▸ Data for this exercise
◆ ◆ ◆ ◆

--- src/rtl/hazard_ctrl.sv ---
// Hazard and forwarding controller for the 5-stage MIPS pipeline: tracks the
// destination and remaining Tnew of each in-flight instruction, plus HI/LO busy time.
module hazard_ctrl #(
   parameter int RA_W        = 5,
   parameter int T_W         = 3,
   parameter int MULT_CYCLES = 5,
   parameter int DIV_CYCLES  = 10,
   parameter int CNT_W       = 4
) (
   input  logic            clk,
   input  logic            reset,
   input  logic [RA_W-1:0] d_rs,
   input  logic [RA_W-1:0] d_rt,
   input  logic [T_W-1:0]  d_rs_tuse,
   input  logic [T_W-1:0]  d_rt_tuse,
   input  logic [T_W-1:0]  d_tnew,
   input  logic [RA_W-1:0] d_dst,
   input  logic            d_md_start,
   input  logic            d_md_div,
   input  logic            d_md_use,
   output logic            stall,
   output logic [1:0]      d_fwd_rs,
   output logic [1:0]      d_fwd_rt,
   output logic [1:0]      e_fwd_rs,
   output logic [1:0]      e_fwd_rt,
   output logic [RA_W-1:0] e_dst,
   output logic [RA_W-1:0] m_dst,
   output logic [RA_W-1:0] w_dst,
   output logic            md_busy
);

   logic [T_W-1:0]   e_tnew, m_tnew;
   logic [RA_W-1:0]  e_rs, e_rt;
   logic             e_md;
   logic [CNT_W-1:0] md_cnt;
   logic             rs_haz, rt_haz, md_haz;

   // Operand hazard: a producer in E or M will not have its result ready in time.
   function automatic logic op_haz(input logic [RA_W-1:0] a, input logic [T_W-1:0] tu,
                                   input logic [RA_W-1:0] ed, input logic [T_W-1:0] et,
                                   input logic [RA_W-1:0] md, input logic [T_W-1:0] mt);
      return (a != '0) && (tu != '1) &&
             (((ed == a) && (et > tu)) || ((md == a) && (mt > tu)));
   endfunction

   // Nearest matching stage wins; a not-yet-ready nearest producer yields 0.
   function automatic logic [1:0] d_sel(input logic [RA_W-1:0] a,
                                        input logic [RA_W-1:0] ed, input logic [T_W-1:0] et,
                                        input logic [RA_W-1:0] md, input logic [T_W-1:0] mt,
                                        input logic [RA_W-1:0] wd);
      if (a == '0)         return 2'd0;
      else if (ed == a)    return (et == '0) ? 2'd1 : 2'd0;
      else if (md == a)    return (mt == '0) ? 2'd2 : 2'd0;
      else if (wd == a)    return 2'd3;
      else                 return 2'd0;
   endfunction

   function automatic logic [1:0] e_sel(input logic [RA_W-1:0] a,
                                        input logic [RA_W-1:0] md, input logic [T_W-1:0] mt,
                                        input logic [RA_W-1:0] wd);
      if (a == '0)         return 2'd0;
      else if (md == a)    return (mt == '0) ? 2'd2 : 2'd0;
      else if (wd == a)    return 2'd3;
      else                 return 2'd0;
   endfunction

   always_comb begin
      rs_haz   = op_haz(d_rs, d_rs_tuse, e_dst, e_tnew, m_dst, m_tnew);
      rt_haz   = op_haz(d_rt, d_rt_tuse, e_dst, e_tnew, m_dst, m_tnew);
      md_haz   = d_md_use && ((md_cnt != '0) || e_md);
      stall    = rs_haz || rt_haz || md_haz;
      md_busy  = (md_cnt != '0);
      d_fwd_rs = d_sel(d_rs, e_dst, e_tnew, m_dst, m_tnew, w_dst);
      d_fwd_rt = d_sel(d_rt, e_dst, e_tnew, m_dst, m_tnew, w_dst);
      e_fwd_rs = e_sel(e_rs, m_dst, m_tnew, w_dst);
      e_fwd_rt = e_sel(e_rt, m_dst, m_tnew, w_dst);
   end

   always_ff @(posedge clk) begin
      if (reset) begin
         e_dst  <= '0;
         e_tnew <= '0;
         e_rs   <= '0;
         e_rt   <= '0;
         e_md   <= 1'b0;
         m_dst  <= '0;
         m_tnew <= '0;
         w_dst  <= '0;
         md_cnt <= '0;
      end else begin
         w_dst  <= m_dst;
         m_dst  <= e_dst;
         m_tnew <= (e_tnew != '0) ? e_tnew - 1'b1 : '0;
         if (stall) begin
            e_dst  <= '0;
            e_tnew <= '0;
            e_rs   <= '0;
            e_rt   <= '0;
            e_md   <= 1'b0;
         end else begin
            e_dst  <= d_dst;
            e_tnew <= d_tnew;
            e_rs   <= d_rs;
            e_rt   <= d_rt;
            e_md   <= d_md_start;
         end
         if (d_md_start && !stall)
            md_cnt <= d_md_div ? CNT_W'(DIV_CYCLES) : CNT_W'(MULT_CYCLES);
         else if (md_cnt != '0)
            md_cnt <= md_cnt - 1'b1;
      end
   end

endmodule
--- config.mk ---
export PLATFORM = sky130hd
export DESIGN_NAME = hazard_ctrl
export DESIGN_NICKNAME = d
export VERILOG_FILES = /design/src/rtl/hazard_ctrl.sv
export SDC_FILE = /design/constraint.sdc
export NUM_CORES = 1
export LEC_CHECK = 0
export ABC_AREA = 0
export BUFFER_PORTS_ARGS = -buffer_cell sky130_fd_sc_hd__buf_2
export CAP_MARGIN = 20
export CORE_AREA = 5 5 85 87
export DETAILED_ROUTE_END_ITERATION = 7
export DIE_AREA = 0 0 90 92
export MAX_ROUTING_LAYER = met4
export SLEW_MARGIN = 10
export SYNTH_ARGS = -nofsm -noshare
export SYNTH_HDL_FRONTEND = slang
export SYNTH_SLANG_ARGS = --single-unit
--- constraint.sdc ---
create_clock -name clk -period 5.4 [get_ports clk]
set_input_delay 0.54 -clock clk [delete_from_list [all_inputs] [get_ports clk]]
set_output_delay 0.54 -clock clk [all_outputs]
set_load 0.02 [all_outputs]
Word-level counts from Yosys, hierarchy flattened
Cells that the tools add are included.
W data, S select, Z words.
- add/sub/neg operators: 2
- $lt $le $gt $ge: 4
- equal/unequal tests: 12
- muxes and demuxes: 19
- bitwise gates (word level): 1
- reduce and logical (&&, ||, !) cells: 29
- operators with widths (cell ; number):
    $eq A5 B5 Y1 ; 10
    $mux W2 ; 15
    $logic_not A5 Y1 ; 4
    $gt A3 B3 Y1 ; 4
    $mux W4 ; 3
    $logic_and A1 B1 Y1 ; 10
    $reduce_bool A5 Y1 ; 2
    $logic_not A3 Y1 ; 2
    $ne A3 B3 Y1 const B ; 2
    $logic_or A1 B1 Y1 ; 5
    $reduce_bool A4 Y1 ; 1
    $reduce_or A2 Y1 ; 2
    $sub A4 B1 Y4 const B ; 1
    $reduce_bool A3 Y1 ; 1
    $sub A3 B1 Y3 const B ; 1
    $reduce_bool A2 Y1 ; 1
    $logic_not A1 Y1 ; 1
    $mux W1 ; 1
    $not A1 Y1 ; 1
- register bits after elaboration: 36
- output and inout port bits: 25
- word-level logic and storage cells: 76

Logic depth before layout (Yosys ltp)
Gate-level depths: netlist (run 1).
- depth after elaboration: 9
- gate-level depth with buffers: 10
- depth with buffers taken out: 8

Worst setup path before layout (run 1)
OpenSTA, ideal clock, no wires.
- kind: flip-flop to output port
- start point: reg m_dst[0]
- end point: out e_fwd_rs[1]
- data arrival time: 1.993 ns
- slack: 2.867 ns
- cell stages (with the launch flop): 7
- cells stage by stage: dfxtp_1 > clkbuf_1 > xnor2_1 > nand3_1 > nor3_1 > nor4_1 > nand2b_1
- word-level cells in the longest chain between the ends: 3
- RTL lines (item ; line ; text):
    start: declaration ; 27 ; output logic [RA_W-1:0] m_dst,
    start signal: assignment ; 92 ; m_dst <= e_dst;
    $eq A5 B5 Y1 ; 62 ; else if (md == a) return (mt == '0) ? 2'd2 : 2'd0;
    $mux W2 ; 62 ;
    $mux W2 ; 61 ; if (a == '0) return 2'd0;
    end: declaration ; 24 ; output logic [1:0] e_fwd_rs,
Every way passes these cells.

Worst setup path in the final report (run 1)
- start point: reg md_cnt[0]
- end point: out stall
- word-level cells in the longest chain between the ends: 4
- RTL lines (item ; line ; text):
    start: declaration ; 35 ; logic [CNT_W-1:0] md_cnt;
    start signal: assignment ; 108 ; md_cnt <= d_md_div ? CNT_W'(DIV_CYCLES) : CNT_W'(MULT_CYCLES);
    start signal: assignment ; 110 ; md_cnt <= md_cnt - 1'b1;
    $reduce_bool A4 Y1 ; 70 ; md_haz = d_md_use && ((md_cnt != '0) || e_md);
    $logic_or A1 B1 Y1 ; 70 ;
    $logic_and A1 B1 Y1 ; 70 ;
    $logic_or A1 B1 Y1 ; 71 ; stall = rs_haz || rt_haz || md_haz;
    end: declaration ; 21 ; output logic stall,
Every way passes these cells.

◆ ◆ ◆ ◆

▸ Requirement
Of all the lines in the data above, show only those that hold the word "chain".

▸ Output for this task
- word-level cells in the longest chain between the ends: 3
- word-level cells in the longest chain between the ends: 4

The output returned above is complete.